## WHAT THIS TASK INVOLVES
Which lines below fall between the one containing "- RECOVER_POWER: unset -> 100" and the one containing "metrics.txt, run 2"? Repeat them exactly, counting both of those lines, and add nothing else.

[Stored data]
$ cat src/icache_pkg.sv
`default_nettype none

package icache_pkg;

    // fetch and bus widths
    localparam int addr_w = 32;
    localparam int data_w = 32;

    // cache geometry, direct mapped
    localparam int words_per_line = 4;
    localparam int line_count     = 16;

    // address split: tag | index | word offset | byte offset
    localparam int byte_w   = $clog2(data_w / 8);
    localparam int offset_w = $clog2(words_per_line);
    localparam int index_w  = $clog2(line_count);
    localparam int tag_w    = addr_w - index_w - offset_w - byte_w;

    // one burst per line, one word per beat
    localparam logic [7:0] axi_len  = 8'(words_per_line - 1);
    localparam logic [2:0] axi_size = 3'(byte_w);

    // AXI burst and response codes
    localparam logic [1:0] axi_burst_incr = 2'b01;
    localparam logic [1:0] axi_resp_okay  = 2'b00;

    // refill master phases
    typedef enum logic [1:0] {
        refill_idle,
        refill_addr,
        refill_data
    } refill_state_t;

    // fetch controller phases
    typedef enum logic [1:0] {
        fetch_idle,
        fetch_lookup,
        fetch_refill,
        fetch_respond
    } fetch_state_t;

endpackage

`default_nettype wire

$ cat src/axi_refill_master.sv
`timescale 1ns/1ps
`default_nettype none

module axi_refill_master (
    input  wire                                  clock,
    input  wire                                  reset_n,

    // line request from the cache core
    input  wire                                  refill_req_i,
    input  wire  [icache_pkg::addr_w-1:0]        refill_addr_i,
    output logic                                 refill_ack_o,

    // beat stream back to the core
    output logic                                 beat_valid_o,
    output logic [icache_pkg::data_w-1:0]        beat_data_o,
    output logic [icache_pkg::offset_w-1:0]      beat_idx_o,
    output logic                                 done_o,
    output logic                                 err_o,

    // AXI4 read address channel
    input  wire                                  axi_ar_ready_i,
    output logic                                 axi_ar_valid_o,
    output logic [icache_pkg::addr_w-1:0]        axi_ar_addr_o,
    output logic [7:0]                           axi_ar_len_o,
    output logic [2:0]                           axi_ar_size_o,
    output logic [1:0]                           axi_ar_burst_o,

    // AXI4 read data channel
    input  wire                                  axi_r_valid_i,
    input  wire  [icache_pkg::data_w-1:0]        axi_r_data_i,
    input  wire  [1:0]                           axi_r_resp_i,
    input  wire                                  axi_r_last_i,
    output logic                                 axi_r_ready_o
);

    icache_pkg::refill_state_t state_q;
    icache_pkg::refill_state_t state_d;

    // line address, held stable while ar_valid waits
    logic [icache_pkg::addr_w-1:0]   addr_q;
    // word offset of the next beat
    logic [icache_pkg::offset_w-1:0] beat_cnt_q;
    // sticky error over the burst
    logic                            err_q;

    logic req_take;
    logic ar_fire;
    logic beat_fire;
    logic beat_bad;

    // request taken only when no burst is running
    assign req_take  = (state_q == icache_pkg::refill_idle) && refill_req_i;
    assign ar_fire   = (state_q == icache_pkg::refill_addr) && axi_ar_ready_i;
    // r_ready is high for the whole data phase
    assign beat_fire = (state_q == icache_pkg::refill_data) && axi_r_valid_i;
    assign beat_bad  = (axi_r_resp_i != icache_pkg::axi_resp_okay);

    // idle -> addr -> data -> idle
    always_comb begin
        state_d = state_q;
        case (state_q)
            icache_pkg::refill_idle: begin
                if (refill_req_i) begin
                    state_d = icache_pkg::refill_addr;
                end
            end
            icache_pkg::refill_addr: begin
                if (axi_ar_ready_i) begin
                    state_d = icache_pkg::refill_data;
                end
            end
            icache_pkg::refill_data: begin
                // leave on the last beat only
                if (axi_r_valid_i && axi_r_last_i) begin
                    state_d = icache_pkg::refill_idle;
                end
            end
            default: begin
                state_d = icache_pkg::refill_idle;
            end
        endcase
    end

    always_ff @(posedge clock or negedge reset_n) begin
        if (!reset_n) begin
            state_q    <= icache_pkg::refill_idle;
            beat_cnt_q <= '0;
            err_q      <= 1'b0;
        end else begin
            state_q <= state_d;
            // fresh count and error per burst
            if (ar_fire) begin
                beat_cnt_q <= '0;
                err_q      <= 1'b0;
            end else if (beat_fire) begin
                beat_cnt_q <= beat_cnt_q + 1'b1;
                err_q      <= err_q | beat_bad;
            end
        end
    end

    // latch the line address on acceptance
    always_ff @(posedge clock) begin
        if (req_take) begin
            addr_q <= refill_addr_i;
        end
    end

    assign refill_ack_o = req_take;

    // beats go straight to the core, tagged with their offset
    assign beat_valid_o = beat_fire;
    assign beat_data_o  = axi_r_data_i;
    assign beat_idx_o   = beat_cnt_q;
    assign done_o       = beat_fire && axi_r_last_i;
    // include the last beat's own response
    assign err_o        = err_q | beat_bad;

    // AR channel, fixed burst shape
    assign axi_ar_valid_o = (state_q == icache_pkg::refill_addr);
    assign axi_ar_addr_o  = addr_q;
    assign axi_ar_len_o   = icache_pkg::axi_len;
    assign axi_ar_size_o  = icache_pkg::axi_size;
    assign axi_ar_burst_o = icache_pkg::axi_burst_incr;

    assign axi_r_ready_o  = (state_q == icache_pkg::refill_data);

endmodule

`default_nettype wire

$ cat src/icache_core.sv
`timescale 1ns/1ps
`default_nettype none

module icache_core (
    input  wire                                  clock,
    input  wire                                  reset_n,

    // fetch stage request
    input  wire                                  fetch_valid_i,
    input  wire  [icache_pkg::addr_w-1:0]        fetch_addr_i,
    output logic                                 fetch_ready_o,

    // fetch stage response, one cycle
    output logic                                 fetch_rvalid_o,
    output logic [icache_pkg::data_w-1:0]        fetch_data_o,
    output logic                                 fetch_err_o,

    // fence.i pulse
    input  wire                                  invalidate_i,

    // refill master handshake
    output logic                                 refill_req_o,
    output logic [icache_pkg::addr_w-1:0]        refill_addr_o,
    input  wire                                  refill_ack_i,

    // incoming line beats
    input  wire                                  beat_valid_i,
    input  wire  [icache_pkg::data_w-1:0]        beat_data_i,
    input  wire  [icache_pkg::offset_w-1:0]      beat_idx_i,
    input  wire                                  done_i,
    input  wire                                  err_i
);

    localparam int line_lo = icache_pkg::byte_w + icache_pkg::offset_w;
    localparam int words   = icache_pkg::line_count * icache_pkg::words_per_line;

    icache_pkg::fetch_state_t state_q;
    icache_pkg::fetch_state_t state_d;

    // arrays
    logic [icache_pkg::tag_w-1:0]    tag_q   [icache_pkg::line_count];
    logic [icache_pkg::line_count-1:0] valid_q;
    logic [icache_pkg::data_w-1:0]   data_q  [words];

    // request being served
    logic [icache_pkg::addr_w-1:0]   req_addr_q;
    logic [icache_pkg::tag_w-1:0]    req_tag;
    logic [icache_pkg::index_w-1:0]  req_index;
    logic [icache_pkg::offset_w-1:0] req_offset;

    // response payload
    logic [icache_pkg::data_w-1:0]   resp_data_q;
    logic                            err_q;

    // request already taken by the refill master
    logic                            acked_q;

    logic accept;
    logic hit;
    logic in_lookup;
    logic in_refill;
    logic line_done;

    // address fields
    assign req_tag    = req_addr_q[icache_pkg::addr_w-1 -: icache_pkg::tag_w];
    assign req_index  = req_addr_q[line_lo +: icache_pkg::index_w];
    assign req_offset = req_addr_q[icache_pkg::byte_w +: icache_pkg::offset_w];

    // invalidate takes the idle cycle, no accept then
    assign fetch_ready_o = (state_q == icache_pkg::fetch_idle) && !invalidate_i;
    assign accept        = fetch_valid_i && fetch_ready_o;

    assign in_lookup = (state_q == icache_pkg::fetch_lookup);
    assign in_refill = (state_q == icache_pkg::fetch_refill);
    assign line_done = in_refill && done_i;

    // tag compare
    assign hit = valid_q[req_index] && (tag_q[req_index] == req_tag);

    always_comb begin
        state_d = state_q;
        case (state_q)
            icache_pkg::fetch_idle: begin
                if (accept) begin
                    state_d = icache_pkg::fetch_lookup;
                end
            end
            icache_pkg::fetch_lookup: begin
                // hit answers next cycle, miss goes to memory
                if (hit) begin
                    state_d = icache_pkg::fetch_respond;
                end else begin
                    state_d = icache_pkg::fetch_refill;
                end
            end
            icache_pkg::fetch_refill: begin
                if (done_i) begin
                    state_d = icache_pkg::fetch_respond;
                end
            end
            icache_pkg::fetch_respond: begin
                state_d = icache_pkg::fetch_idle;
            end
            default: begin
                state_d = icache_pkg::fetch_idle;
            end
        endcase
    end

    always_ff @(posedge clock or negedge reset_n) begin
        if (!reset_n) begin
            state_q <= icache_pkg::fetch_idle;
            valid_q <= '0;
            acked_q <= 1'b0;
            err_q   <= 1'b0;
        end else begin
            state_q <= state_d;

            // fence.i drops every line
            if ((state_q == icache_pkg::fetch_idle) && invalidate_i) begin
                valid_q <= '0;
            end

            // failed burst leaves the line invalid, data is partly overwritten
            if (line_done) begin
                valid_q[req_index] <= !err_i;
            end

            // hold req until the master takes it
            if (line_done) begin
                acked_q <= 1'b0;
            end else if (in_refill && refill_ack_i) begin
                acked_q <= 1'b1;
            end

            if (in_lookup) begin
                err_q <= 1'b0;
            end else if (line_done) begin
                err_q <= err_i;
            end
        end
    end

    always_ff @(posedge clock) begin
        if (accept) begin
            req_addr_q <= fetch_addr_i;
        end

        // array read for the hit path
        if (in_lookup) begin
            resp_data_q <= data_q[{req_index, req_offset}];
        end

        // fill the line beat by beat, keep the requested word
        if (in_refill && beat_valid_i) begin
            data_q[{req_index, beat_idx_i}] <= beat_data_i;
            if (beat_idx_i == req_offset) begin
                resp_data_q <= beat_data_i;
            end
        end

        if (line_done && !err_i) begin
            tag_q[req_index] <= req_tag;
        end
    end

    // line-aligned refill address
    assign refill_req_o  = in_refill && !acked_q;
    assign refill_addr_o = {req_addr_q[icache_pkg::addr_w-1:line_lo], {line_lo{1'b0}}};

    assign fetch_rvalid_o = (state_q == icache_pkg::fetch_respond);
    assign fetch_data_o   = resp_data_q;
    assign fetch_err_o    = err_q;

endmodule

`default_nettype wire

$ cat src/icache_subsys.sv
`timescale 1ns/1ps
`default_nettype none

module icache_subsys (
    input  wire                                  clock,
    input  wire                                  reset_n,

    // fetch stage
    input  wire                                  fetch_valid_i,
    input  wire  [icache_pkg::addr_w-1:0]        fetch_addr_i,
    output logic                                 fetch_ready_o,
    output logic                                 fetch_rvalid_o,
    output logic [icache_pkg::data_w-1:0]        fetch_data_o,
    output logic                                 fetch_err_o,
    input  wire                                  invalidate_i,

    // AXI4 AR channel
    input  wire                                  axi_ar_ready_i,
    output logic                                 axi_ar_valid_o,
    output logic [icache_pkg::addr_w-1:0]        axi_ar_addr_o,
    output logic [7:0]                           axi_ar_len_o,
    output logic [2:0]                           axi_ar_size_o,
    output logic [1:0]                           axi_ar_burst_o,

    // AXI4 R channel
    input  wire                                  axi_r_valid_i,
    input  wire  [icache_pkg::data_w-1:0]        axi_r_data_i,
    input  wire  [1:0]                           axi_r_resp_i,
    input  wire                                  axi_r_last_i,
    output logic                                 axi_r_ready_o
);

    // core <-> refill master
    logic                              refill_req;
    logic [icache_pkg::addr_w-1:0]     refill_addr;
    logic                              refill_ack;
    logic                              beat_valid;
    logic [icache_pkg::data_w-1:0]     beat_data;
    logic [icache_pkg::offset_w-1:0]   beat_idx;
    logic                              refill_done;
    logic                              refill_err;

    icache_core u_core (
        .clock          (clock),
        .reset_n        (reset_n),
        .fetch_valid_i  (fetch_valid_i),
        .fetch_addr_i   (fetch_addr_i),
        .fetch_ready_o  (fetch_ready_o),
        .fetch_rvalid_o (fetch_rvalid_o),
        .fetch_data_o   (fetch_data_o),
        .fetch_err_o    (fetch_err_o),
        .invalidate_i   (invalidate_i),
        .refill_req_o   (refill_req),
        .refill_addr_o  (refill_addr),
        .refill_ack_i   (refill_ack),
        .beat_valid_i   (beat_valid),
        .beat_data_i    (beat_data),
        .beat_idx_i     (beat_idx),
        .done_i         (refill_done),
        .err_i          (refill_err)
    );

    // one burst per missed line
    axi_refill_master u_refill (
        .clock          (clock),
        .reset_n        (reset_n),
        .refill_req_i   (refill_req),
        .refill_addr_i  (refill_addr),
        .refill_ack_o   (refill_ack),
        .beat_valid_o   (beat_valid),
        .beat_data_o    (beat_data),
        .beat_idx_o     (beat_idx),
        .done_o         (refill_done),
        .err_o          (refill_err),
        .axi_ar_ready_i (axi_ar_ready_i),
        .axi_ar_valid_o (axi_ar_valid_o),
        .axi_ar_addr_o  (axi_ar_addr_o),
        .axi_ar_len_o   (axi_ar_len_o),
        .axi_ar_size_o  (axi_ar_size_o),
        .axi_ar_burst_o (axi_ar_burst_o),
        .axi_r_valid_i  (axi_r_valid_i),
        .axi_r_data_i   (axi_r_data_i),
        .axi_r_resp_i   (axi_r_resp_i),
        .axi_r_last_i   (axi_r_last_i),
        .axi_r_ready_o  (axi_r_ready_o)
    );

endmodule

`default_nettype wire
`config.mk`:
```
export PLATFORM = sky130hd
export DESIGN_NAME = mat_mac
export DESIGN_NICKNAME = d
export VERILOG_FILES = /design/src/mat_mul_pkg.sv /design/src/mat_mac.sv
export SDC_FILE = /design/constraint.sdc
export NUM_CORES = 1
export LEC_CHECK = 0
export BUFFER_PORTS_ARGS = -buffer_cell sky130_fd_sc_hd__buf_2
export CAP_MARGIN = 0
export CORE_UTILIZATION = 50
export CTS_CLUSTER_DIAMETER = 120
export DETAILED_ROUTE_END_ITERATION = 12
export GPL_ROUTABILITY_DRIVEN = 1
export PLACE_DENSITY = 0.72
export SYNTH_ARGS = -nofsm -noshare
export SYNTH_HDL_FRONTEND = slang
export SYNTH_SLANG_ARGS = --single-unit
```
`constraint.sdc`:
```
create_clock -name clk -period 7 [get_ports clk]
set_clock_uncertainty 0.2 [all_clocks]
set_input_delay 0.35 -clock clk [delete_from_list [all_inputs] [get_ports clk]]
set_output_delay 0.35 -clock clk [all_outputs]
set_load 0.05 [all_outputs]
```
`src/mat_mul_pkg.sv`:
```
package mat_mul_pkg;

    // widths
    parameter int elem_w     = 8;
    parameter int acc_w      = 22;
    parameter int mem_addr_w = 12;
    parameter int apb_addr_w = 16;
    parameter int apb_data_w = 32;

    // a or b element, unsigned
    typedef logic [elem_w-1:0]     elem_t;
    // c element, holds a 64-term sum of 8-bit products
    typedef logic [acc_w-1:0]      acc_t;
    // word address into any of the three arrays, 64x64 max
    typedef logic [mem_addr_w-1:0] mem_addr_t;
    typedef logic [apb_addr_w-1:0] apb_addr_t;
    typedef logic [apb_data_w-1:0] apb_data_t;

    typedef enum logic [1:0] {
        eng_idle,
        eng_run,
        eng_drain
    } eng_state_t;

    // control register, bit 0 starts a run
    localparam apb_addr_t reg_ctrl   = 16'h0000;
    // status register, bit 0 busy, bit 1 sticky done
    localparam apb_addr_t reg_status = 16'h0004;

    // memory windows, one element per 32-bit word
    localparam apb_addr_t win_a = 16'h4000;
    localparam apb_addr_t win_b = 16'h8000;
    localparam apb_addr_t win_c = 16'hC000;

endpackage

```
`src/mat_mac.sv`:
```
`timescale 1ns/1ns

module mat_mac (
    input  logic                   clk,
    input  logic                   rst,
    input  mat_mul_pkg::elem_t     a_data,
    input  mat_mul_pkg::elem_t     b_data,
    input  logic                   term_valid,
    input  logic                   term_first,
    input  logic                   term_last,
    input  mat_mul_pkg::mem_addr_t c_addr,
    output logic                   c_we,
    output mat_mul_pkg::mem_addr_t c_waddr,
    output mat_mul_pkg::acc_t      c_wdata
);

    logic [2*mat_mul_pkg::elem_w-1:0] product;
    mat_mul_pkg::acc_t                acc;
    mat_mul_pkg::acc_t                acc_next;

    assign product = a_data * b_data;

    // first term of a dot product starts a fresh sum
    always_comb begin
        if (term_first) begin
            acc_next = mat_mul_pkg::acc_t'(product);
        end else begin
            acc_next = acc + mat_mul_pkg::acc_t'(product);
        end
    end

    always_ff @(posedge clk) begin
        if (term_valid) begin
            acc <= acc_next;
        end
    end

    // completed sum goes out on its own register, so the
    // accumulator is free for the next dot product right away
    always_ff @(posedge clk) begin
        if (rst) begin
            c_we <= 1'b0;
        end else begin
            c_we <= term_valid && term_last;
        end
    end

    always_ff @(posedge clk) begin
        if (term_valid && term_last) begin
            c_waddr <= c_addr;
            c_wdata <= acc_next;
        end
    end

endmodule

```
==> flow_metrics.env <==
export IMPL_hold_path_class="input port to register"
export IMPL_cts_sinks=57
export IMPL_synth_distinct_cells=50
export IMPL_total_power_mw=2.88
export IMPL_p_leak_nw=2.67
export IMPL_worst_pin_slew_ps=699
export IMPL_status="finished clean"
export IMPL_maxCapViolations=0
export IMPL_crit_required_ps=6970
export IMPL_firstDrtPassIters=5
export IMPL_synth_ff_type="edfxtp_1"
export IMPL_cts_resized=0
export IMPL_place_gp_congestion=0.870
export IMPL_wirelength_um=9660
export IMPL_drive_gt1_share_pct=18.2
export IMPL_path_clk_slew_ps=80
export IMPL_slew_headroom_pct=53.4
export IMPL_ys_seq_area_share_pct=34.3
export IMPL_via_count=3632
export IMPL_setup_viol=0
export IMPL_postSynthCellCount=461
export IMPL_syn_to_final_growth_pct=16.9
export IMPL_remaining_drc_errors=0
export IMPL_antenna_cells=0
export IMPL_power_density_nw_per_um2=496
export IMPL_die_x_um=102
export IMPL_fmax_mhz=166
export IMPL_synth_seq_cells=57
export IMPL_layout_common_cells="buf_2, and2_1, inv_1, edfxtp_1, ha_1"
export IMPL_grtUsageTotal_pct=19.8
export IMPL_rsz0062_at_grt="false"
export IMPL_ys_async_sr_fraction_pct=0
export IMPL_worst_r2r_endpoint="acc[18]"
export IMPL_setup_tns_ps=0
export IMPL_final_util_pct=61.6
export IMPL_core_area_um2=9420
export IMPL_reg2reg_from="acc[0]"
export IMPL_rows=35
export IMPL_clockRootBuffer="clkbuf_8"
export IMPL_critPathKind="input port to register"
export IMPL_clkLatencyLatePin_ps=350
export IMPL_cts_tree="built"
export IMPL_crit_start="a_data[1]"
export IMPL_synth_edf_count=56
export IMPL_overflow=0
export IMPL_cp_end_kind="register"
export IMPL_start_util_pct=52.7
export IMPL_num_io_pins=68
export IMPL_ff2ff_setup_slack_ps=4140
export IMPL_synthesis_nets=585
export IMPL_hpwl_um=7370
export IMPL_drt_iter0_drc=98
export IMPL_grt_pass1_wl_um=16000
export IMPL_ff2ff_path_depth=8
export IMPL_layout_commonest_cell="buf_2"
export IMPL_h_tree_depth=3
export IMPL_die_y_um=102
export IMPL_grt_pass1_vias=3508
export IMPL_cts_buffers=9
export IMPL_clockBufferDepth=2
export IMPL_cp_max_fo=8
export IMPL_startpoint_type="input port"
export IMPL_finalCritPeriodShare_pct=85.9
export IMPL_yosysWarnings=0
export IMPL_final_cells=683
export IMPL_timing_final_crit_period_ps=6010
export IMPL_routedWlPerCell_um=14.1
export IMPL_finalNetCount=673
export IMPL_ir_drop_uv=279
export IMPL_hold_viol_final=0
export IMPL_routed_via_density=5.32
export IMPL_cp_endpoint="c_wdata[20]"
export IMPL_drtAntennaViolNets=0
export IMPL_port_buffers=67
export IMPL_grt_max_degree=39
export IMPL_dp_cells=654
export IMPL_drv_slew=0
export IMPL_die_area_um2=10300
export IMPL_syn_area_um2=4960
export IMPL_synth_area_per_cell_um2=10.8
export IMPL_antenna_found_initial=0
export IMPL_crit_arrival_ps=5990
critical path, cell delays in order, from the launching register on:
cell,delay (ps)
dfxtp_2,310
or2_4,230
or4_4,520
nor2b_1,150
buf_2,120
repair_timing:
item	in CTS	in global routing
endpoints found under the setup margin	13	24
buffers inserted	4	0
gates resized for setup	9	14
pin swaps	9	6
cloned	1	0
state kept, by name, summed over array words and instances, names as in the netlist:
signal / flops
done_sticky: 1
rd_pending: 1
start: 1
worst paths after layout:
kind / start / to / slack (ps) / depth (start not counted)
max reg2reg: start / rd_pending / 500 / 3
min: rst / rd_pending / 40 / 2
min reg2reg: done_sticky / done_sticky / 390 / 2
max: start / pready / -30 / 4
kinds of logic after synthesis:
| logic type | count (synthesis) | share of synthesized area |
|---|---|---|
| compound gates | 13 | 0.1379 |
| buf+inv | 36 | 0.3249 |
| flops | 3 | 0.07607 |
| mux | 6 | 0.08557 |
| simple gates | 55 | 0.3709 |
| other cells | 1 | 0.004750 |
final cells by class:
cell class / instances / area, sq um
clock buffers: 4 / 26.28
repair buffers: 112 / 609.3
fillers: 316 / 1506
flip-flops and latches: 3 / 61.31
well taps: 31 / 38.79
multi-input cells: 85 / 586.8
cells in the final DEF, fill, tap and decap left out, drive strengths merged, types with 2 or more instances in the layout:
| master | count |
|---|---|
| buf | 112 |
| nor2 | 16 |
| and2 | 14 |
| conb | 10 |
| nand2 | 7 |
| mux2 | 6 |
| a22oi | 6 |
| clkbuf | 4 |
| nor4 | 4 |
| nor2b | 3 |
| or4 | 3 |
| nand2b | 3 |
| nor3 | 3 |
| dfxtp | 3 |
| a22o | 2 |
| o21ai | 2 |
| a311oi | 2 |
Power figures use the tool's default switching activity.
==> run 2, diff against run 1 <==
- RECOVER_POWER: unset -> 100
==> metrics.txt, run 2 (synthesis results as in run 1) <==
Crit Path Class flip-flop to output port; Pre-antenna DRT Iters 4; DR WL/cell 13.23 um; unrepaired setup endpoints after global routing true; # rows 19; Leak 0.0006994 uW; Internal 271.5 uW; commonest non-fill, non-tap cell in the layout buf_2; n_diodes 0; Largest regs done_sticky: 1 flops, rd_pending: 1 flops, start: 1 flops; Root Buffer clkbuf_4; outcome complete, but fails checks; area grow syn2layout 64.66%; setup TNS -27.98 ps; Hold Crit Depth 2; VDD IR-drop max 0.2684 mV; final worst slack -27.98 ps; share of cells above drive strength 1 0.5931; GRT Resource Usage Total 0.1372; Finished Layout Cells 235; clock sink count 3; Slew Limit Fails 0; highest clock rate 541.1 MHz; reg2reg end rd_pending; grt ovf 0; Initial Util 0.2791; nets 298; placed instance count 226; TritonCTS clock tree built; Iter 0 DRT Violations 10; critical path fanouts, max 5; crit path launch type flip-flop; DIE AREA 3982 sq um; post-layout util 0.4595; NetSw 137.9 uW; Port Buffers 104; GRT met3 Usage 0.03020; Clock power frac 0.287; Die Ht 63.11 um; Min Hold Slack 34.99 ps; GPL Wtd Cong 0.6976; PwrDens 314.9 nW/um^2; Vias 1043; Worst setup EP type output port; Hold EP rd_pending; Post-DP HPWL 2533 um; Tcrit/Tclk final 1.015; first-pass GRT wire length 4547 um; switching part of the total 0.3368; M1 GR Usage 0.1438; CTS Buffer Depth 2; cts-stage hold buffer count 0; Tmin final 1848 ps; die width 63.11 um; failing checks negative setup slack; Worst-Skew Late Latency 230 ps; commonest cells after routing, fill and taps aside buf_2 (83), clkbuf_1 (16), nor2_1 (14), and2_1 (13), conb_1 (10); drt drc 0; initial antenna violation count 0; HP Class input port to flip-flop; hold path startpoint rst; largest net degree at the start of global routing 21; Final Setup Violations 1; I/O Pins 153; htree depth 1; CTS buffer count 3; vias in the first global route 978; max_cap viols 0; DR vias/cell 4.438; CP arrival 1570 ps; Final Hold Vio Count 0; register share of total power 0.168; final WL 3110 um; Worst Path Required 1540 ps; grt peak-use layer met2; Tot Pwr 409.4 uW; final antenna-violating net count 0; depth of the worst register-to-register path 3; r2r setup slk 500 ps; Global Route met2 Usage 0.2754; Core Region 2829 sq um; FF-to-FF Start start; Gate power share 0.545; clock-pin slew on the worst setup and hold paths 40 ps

## PROBLEM SOLUTION
- RECOVER_POWER: unset -> 100
==> metrics.txt, run 2 (synthesis results as in run 1) <==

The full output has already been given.